Supine position and prone position were the choice for percutaneous nephrolithotomy (PCNL). However, there is still no consensus on the optimal position for PCNL.

Methods

A systematic literature review was performed, searching Pubmed, Embase, CENTRAL and reference lists for relevant studies. Data from all selected articles were extracted independently by two reviewers and analyzed by RevMan 5 software.

Results

Four comparative studies involving 389 cases and 27 case series studies including 1,469 renal units of supine position and 4,837 renal units of prone position were identified. With reference to comparative studies, the mean stone length and the proportions of staghorn and multiple stones were comparable between two positions. There was no significant difference in terms of stone-free rate (risk ratio = 1.00, 95% confidence interval: 0.92 to 1.09; 82.4 vs. 82.1%) and bleeding. The rate of colonic injury in supine PCNL was approximate 0.5% and incidence of pleural injury of 0% was noted for both positions. Pelvic perforation and failed access were comparable between supine and prone position. The operative times of supine position significantly decreased (65±15 vs. 90±15 min; mean difference = −24.76, 95% confidence interval: −39.36 to −10.15), but no significant difference was found in mean days hospital stay.
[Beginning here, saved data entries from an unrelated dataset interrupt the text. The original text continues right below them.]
### config.mk
export PLATFORM = sky130hd
export DESIGN_NAME = imucal_front
export DESIGN_NICKNAME = d
export VERILOG_FILES = /design/src/hdl/imucal_pkg.sv /design/src/hdl/imucal_front.sv
export SDC_FILE = /design/constraint.sdc
export NUM_CORES = 1
export LEC_CHECK = 0
export BUFFER_PORTS_ARGS = -buffer_cell sky130_fd_sc_hd__clkbuf_2
export CORE_AREA = 2 2 223 225
export DETAILED_ROUTE_END_ITERATION = 16
export DIE_AREA = 0 0 225 227
export PLACE_DENSITY = 0.75
export SYNTH_ARGS = -nofsm -noshare
export SYNTH_HDL_FRONTEND = slang
export SYNTH_SLANG_ARGS = --single-unit
export TNS_END_PERCENT = 5
### constraint.sdc
create_clock -name i_clk -period 12 [get_ports i_clk]
set_input_delay 1.2 -clock i_clk [delete_from_list [all_inputs] [get_ports i_clk]]
set_output_delay 1.2 -clock i_clk [all_outputs]
set_load 0.02 [all_outputs]
### src/hdl/imucal_pkg.sv
`timescale 1ns / 1ps
`default_nettype none
package imucal_pkg;
    localparam int SW = 32;
    localparam int IW = 48;
    localparam int FB = 16;
    localparam logic [31:0] K_DEG2RAD  = 32'd1144;
    localparam logic [31:0] K_GRAV     = 32'd642689;
    localparam logic [31:0] K_INV_GRAV = 32'd6683;

    typedef logic signed [SW-1:0] t_smp;
    typedef struct packed {
        t_smp gx, gy, gz, ax, ay, az, mx, my, mz;
    } t_in;
    typedef struct packed {
        t_smp gx, gy, gz, ax, ay, az, cx, cy, cz, sx, sy, sz;
    } t_out;

    typedef enum logic [2:0] {
        R_GBIAS = 3'd0, R_ABIAS = 3'd1, R_ASCALE = 3'd2, R_AMIS = 3'd3,
        R_MBIAS = 3'd4, R_MSCALE = 3'd5, R_ALPHA = 3'd6, R_NONE = 3'd7
    } t_reg;

    // Saturate a 50-bit signed value to a narrower signed width.
    function automatic logic signed [IW-1:0] sat_in(input logic signed [IW+1:0] v);
        logic signed [IW+1:0] hi;
        logic signed [IW+1:0] lo;
        hi = (IW+2)'((64'sd1 <<< (IW-1)) - 1);
        lo = -hi - 1;
        if (v > hi) return hi[IW-1:0];
        if (v < lo) return lo[IW-1:0];
        return v[IW-1:0];
    endfunction

    function automatic t_smp sat_out(input logic signed [IW+1:0] v);
        logic signed [IW+1:0] hi;
        logic signed [IW+1:0] lo;
        hi = (IW+2)'((64'sd1 <<< (SW-1)) - 1);
        lo = -hi - 1;
        if (v > hi) return hi[SW-1:0];
        if (v < lo) return lo[SW-1:0];
        return v[SW-1:0];
    endfunction
endpackage
`default_nettype wire

### src/hdl/imucal_front.sv
`timescale 1ns / 1ps
`default_nettype none
// Two-entry queue that decouples intake from the compute sequencer.
module imucal_front
    import imucal_pkg::*;
(
    input  wire  i_clk,
    input  wire  i_rst_n,
    input  wire  i_valid,
    output logic o_ready,
    input  t_in  i_data,
    output logic o_valid,
    input  wire  i_take,
    output t_in  o_data
);
    t_in        r_q [2];
    logic       r_wp, n_wp, r_rp, n_rp;
    logic [1:0] r_cnt, n_cnt;
    logic       w_push, w_pop;

    assign o_ready = (r_cnt != 2'd2);
    assign o_valid = (r_cnt != 2'd0);
    assign o_data  = r_q[r_rp];
    assign w_push  = i_valid && o_ready;
    assign w_pop   = i_take && o_valid;

    always_comb begin
        n_wp  = r_wp ^ w_push;
        n_rp  = r_rp ^ w_pop;
        n_cnt = r_cnt + {1'b0, w_push} - {1'b0, w_pop};
    end

    always_ff @(posedge i_clk) begin
        if (!i_rst_n) begin
            r_wp  <= 1'b0;
            r_rp  <= 1'b0;
            r_cnt <= 2'd0;
        end else begin
            r_wp  <= n_wp;
            r_rp  <= n_rp;
            r_cnt <= n_cnt;
        end
        if (w_push) r_q[r_wp] <= i_data;
    end
endmodule
`default_nettype wire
Analysis based on the case series showed larger proportion of staghorn and multiple calculi in prone position (45.8 vs. 31.7%), the supine PCNL had slightly lower bleeding and similar stone-free rate compared with the prone position.

Conclusions

For general patients with kidney calculi, PCNL in supine position has similar stone-free rate compared with prone. Supine PCNL do not increase related complications. The operative times significantly decrease in supine position.